··· Provided records

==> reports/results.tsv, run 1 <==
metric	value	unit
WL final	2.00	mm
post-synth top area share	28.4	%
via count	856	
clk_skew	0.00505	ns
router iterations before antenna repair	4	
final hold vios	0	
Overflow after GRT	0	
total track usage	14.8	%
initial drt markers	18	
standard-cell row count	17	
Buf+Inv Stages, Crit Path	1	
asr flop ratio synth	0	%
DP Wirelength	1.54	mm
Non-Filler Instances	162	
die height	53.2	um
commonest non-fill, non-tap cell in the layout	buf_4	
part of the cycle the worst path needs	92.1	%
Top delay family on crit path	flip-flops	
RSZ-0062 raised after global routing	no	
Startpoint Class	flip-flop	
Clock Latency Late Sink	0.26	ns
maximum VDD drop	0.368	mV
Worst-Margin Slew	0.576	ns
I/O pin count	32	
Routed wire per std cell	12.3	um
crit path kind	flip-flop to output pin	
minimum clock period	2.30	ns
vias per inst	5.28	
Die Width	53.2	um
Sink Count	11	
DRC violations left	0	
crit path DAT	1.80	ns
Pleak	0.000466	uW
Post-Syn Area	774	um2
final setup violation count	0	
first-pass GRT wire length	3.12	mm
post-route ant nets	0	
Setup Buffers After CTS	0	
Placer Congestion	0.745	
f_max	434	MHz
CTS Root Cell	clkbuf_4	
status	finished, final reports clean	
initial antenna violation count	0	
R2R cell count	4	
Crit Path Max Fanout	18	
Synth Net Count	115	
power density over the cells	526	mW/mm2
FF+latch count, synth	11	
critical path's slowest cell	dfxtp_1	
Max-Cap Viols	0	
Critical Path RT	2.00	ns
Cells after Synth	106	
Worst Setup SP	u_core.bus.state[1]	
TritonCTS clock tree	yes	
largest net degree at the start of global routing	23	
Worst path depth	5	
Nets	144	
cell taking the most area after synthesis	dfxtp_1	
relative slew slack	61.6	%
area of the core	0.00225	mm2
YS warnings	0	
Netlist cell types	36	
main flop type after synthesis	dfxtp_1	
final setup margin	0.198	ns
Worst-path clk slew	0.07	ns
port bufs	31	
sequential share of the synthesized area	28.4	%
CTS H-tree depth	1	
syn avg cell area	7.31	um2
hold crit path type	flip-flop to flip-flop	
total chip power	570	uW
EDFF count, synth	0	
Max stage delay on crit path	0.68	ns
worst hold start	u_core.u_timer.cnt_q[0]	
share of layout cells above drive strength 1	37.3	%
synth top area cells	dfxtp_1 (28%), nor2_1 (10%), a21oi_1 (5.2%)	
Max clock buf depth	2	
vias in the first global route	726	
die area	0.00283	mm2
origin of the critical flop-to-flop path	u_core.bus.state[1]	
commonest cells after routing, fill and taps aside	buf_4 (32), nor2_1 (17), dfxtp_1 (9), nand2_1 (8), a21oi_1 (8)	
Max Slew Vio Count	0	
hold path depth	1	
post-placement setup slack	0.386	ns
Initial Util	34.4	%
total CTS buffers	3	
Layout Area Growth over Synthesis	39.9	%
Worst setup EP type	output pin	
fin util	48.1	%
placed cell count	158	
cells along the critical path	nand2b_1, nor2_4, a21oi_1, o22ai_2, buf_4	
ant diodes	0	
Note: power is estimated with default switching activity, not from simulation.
[src/rtl/sound_vol_env.sv]
// Volume envelope generator for one pulse/noise channel (NRx2 semantics).
// Optional macro VOL_ENV_PRESCALE_EN: divide the 512 Hz frame-sequencer pulse by 8 internally.
module sound_vol_env #(
   parameter int PERIOD_W = 3,
   parameter int VOL_W    = 4
) (
   input  logic                clk,
   input  logic                rst_n,
   input  logic                env_tick,
   input  logic                trigger,
   input  logic [VOL_W-1:0]    init_vol,
   input  logic                env_dir,
   input  logic [PERIOD_W-1:0] env_period,
   output logic [VOL_W-1:0]    target_vol,
   output logic                dac_enable,
   output logic                env_done
);

   typedef enum logic [1:0] {ST_IDLE, ST_RUN, ST_HOLD} state_t;

   localparam int CNT_W = PERIOD_W + 1;
   localparam logic [CNT_W-1:0] CNT_FULL = {1'b1, {PERIOD_W{1'b0}}};
   localparam logic [VOL_W-1:0] VOL_MAX  = '1;
   localparam logic [VOL_W-1:0] VOL_ONE  = {{(VOL_W-1){1'b0}}, 1'b1};
   localparam logic [CNT_W-1:0] CNT_ONE  = {{(CNT_W-1){1'b0}}, 1'b1};

   state_t              r_state;
   logic [VOL_W-1:0]    r_vol;
   logic [CNT_W-1:0]    r_cnt;
   logic                r_dir;
   logic [PERIOD_W-1:0] r_per;
   logic                r_dac_en;
   logic                w_tick;
   logic                w_trig_hold;
   logic [VOL_W-1:0]    w_vol_step;
   logic                w_at_lim;

`ifdef VOL_ENV_PRESCALE_EN
   logic [2:0] r_presc;

   // Free-running divide-by-8 of env_tick; only rst_n clears it, so phase survives triggers.
   always_ff @(posedge clk or negedge rst_n) begin
      if (!rst_n)        r_presc <= 3'd0;
      else if (env_tick) r_presc <= r_presc + 3'd1;
   end

   assign w_tick = env_tick && (r_presc == 3'd7);
`else
   assign w_tick = env_tick;
`endif

   assign w_trig_hold = (env_period == '0) ||
                        ( env_dir && (init_vol == VOL_MAX)) ||
                        (!env_dir && (init_vol == '0));
   assign w_vol_step  = r_dir ? (r_vol + VOL_ONE) : (r_vol - VOL_ONE);
   assign w_at_lim    = r_dir ? (w_vol_step == VOL_MAX) : (w_vol_step == '0);

   always_ff @(posedge clk or negedge rst_n) begin
      if (!rst_n) begin
         r_state  <= ST_IDLE;
         r_vol    <= '0;
         r_cnt    <= '0;
         r_dir    <= 1'b0;
         r_per    <= '0;
         r_dac_en <= 1'b0;
      end else begin
         r_dac_en <= (init_vol != '0) || env_dir;
         if (!r_dac_en) begin
            r_state <= ST_IDLE;
            r_vol   <= '0;
         end else if (trigger) begin
            // Trigger fully restarts and takes priority over a coincident tick.
            r_vol   <= init_vol;
            r_dir   <= env_dir;
            r_per   <= env_period;
            r_cnt   <= (env_period == '0) ? CNT_FULL : {1'b0, env_period};
            r_state <= w_trig_hold ? ST_HOLD : ST_RUN;
         end else if (w_tick && (r_state == ST_RUN)) begin
            if (r_cnt > CNT_ONE) begin
               r_cnt <= r_cnt - CNT_ONE;
            end else begin
               r_cnt <= {1'b0, r_per};
               r_vol <= w_vol_step;
               if (w_at_lim) r_state <= ST_HOLD;
            end
         end
      end
   end

   assign target_vol = r_vol;
   assign dac_enable = r_dac_en;
   assign env_done   = (r_state == ST_HOLD);

endmodule

[config.mk]
export PLATFORM = sky130hd
export DESIGN_NAME = sound_vol_env
export DESIGN_NICKNAME = d
export VERILOG_FILES = /design/src/rtl/sound_vol_env.sv
export SDC_FILE = /design/constraint.sdc
export NUM_CORES = 1
export LEC_CHECK = 0
export BUFFER_PORTS_ARGS = -buffer_cell sky130_fd_sc_hd__buf_2
export CELL_PAD_IN_SITES_DETAIL_PLACEMENT = 0
export CELL_PAD_IN_SITES_GLOBAL_PLACEMENT = 1
export CORE_MARGIN = 4
export CORE_UTILIZATION = 45
export CTS_CLUSTER_SIZE = 16
export DETAILED_ROUTE_END_ITERATION = 6
export PLACE_DENSITY_LB_ADDON = 0.05
export SYNTH_ARGS = -nofsm -noshare
export SYNTH_HDL_FRONTEND = slang
export SYNTH_SLANG_ARGS = --single-unit
[constraint.sdc]
create_clock -name clk -period 3.1 [get_ports clk]
set_input_delay 0.62 -clock clk [delete_from_list [all_inputs] [get_ports clk]]
set_output_delay 0.62 -clock clk [all_outputs]
set_load 0.02 [all_outputs]
==> impl_metrics.yaml <==
clock_tree:
  ctsHoldBuffers: 0
  cts-resized-gates: 0
  cts_buffers: 3
  clock_sinks: 15
  clk_latency_ps: 290
  clk_pin_slew_worst_paths_ps: 100
  post_cts.repair.setup_buffers: 0
  clock_path_buffers: 2
  clock_tree.root_cell: "clkbuf_4"
  htree_num_levels: 1
  clock_tree_from_tritoncts: "built"
yosys:
  ys.flop_type: "dfrtp_1"
  synth.yosys.seq_area_share: 0.3521
  synth_top_cells_by_area: "dfrtp_1, ha_1, mux2_2, inv_1, mux2i_1"
  syn-mean-instance-area_um2: 9.434
  synth_area_mm2: 0.001066
  ys_seq_elements: 15
  async_set_or_reset_flop_fraction_in_the_synthesized_netlist: 1.000
  syn_inst: 113
  synth_top_cell_by_area: "dfrtp_1"
  synth_top_area_share: 0.3521
  postSynthNetCount: 132
  synthesis.yosys.warnings: 0
  synthDistinctLibCells: 46
  post_synth_edffs: 0
sta:
  fin_crit_sh: 0.6528
  rsz0062_at_grt: "false"
  setup_viol: 0
  finalClockSkew_ps: 5.834
  finalWorstPathRequiredPeriod_ps: 2024
  worst_slew_margin_rel: 0.6547
  tns_ps: 0
  timing.fmax_mhz: 494.1
  hold_viol: 0
  postLayoutSetupSlackWorst_ps: 1076
  final_max_slew_viol_count: 0
  worstMarginPinSlew_ps: 516.0
setup_path:
  max_stage_delay_ps: 470
  rr_worst_depth: 6
  ff2ff_setup_slack_ps: 1080
  regToRegStartpoint: "r_dir$_DFFE_PN0P_"
  worstSetupEndpointType: "flip-flop"
  cp_slowest_cell: "dfrtp_1"
  critical_path.cell_chain: "inv_1 -> fa_1 -> xor2_1 -> mux2i_1 -> a311oi_1 -> a211o_1"
  worstPathMaxFanout: 8
  critPathArrivalTime_ps: 2210
  cp.required_ps: 3280
  critPathKind: "reg2reg"
  startpoint_type: "flip-flop"
  r2r-end: "r_state[0]$_DFFE_PN0P_"
global_routing:
  grt_start_max_net_pins: 19
  gr-usage-all-layers: 0.1722
  antenna_found_initial: 0
  globalRouteOverflowTotal: 0
  grt_first_pass_wirelength_um: 4278
  grt_pass1_vias: 890
floorplanning:
  floorplan.die_area_mm2: 0.003211
  placementRows: 17
  initial_utilization: 0.4773
  die_h_um: 56.67
  io-pin-count: 18
  core_region_mm2: 0.002233
  fp.dieW_um: 56.67
route:
  detail_route.iter0.violations: 20
  routed_via_density: 5.481
  route.antenna.remaining_nets: 0
  vias: 866
  aggregate_routed_wire_length_um: 2437
  detail_route.first_pass.iterations: 4
  wl_per_cell_um: 15.42
  detail_route.drc_violations: 0
layout:
  stdcell_area_mm2: 0.001186
  regArea_um2: 375.4
  drive_above_1_share: 0.2154
  n_antenna_cell: 0
  multiInputGateArea_um2: 630.6
  finalNetCount: 150
  synthToLayoutAreaGrowth_pct: 11.27
  fillerInstances: 225
placement:
  post-place-ws_ps: 1120
  place.detailed.hpwl_um: 1867
  placement.io_buffers: 17
  post_dp_cell_area_mm2: 0.001160
  gp_routability_congestion: 0.7764
run_status:
  run_status: "finished, final reports clean"
power:
  p_per_area_mw_per_mm2: 619.0
  peakVddDrop_uv: 418.9
  leakage_power_of_the_design_nw: 0.5525
worst_hold_path:
  holdCritPathClass: "in2async"
flow_run:
  max_cap_viol_count: 0
[worst max-delay path by stage]
| stage | from | end | slack [ps] | cells after the start |
|---|---|---|---|---|
| after floorplan | target_vol[0]$_DFFE_PN0P_ | r_state[0]$_DFFE_PN0P_ | 1230 | 5 |
| after global placement | r_dir$_DFFE_PN0P_ | r_state[0]$_DFFE_PN0P_ | 1170 | 6 |
| after CTS | r_dir$_DFFE_PN0P_ | r_state[0]$_DFFE_PN0P_ | 1080 | 6 |
| final | r_dir$_DFFE_PN0P_ | r_state[0]$_DFFE_PN0P_ | 1080 | 6 |
| after global routing | r_dir$_DFFE_PN0P_ | r_state[0]$_DFFE_PN0P_ | 990 | 6 |
| after detailed placement | r_dir$_DFFE_PN0P_ | r_state[0]$_DFFE_PN0P_ | 1120 | 6 |
[area by class of cell]
| type | instances | area share |
|---|---|---|
| timing repair buffer | 17 | 0.07173 |
| tap | 28 | 0.02954 |
| multi-input combinational | 85 | 0.5316 |
| sequential | 15 | 0.3165 |
| inverter | 9 | 0.02848 |
| clock buffer | 4 | 0.02215 |
[state kept, by name, indices dropped and copies added, names as in the netlist]
register and cells:
dac_enable 1, r_cnt 4, r_dir 1, r_per 3, r_state 2, target_vol 4
[cell usage after synthesis, types with 2 or more instances]
master	number
or3_1	2
o21ai_1	2
nor4_1	2
o31a_1	3
a21oi_1	5
nor3_1	2
o21ai_0	3
and3b_1	2
nand2_1	8
dfrtp_1	15
nor2b_1	2
nand2b_1	2
nand3_1	6
buf_2	3
inv_1	9
mux2i_1	3
mux2_2	4
ha_1	6
nor3b_1	2
nor2_1	4
o31ai_1	2
o21ai_2	2
[per-stage QoR]
stage / hold slack (ps) / std cells / util / total power [W]
final: 218.8 / 158 / 0.5311 / 0.0007343
after global routing: 243.9 / 158 / 0.5311 / 0.0008015
after CTS: 231.8 / 158 / 0.5311 / 0.0007430
after detailed placement: 486.2 / 154 / 0.5193 / 0.0006197
after global placement: 481.1 / 154 / 0.5193 / 0.0006133
after floorplan: 324.4 / 113 / - / 0.0005406
[cells in the final DEF (no fill, tap or decap), types with 4 or more instances in the layout]
cell     count
buf_2       17
dfrtp_1     15
inv_1        9
nand2_1      8
nand3_1      6
ha_1         6
a21oi_1      5
nor2_1       4
mux2_2       4
[power breakdown]
part | switching [W] | internal, W | leakage [nW] | total, W
combinational | 0.000190 | 0.000143 | 0.363 | 0.000333
sequential | 0.0000468 | 0.000237 | 0.174 | 0.000284
clock | 0.0000676 | 0.0000500 | 0.0150 | 0.000118
total | 0.000304 | 0.000430 | 0.552 | 0.000734
[logic make-up after synthesis]
group / synth area share
muxes: 0.07042
AOI/OAI and AO/OA: 0.2395
adders and majority gates: 0.08920
DFF: 0.3521
and+or+nand+nor: 0.1761
buffers and inverters: 0.05633
xor gates and xnor gates: 0.01643
[routing by layer]
| metal | GRT usage | vias up | share of wire |
|---|---|---|---|
| met4 | 0.06102 | 0 | 0.013 |
| li1 | - | 451 | - |
| met2 | 0.2508 | 13 | 0.44 |
| met3 | 0.02529 | 4 | 0.030 |
| met1 | 0.2561 | 398 | 0.52 |
| met5 | 0 | - | 0 |
[worst max-delay path: cells and delay by family (launching register included)]
kind	cells	cell delay [ps]
DFF	1	470
adders and majority gates	1	410
AOI/OAI and AO/OA	2	390
muxes	1	270
xor gates and xnor gates	1	250
buffers and inverters	1	130
Power figures use the tool's default switching activity.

······

#### Task brief
Word for word, restate the lines of the listing above starting at the line with "hold crit path" and ending at the line with "commonest cells after", and nothing outside them.

#### Answer below
hold crit path type	flip-flop to flip-flop	
total chip power	570	uW
EDFF count, synth	0	
Max stage delay on crit path	0.68	ns
worst hold start	u_core.u_timer.cnt_q[0]	
share of layout cells above drive strength 1	37.3	%
synth top area cells	dfxtp_1 (28%), nor2_1 (10%), a21oi_1 (5.2%)	
Max clock buf depth	2	
vias in the first global route	726	
die area	0.00283	mm2
origin of the critical flop-to-flop path	u_core.bus.state[1]	
commonest cells after routing, fill and taps aside	buf_4 (32), nor2_1 (17), dfxtp_1 (9), nand2_1 (8), a21oi_1 (8)	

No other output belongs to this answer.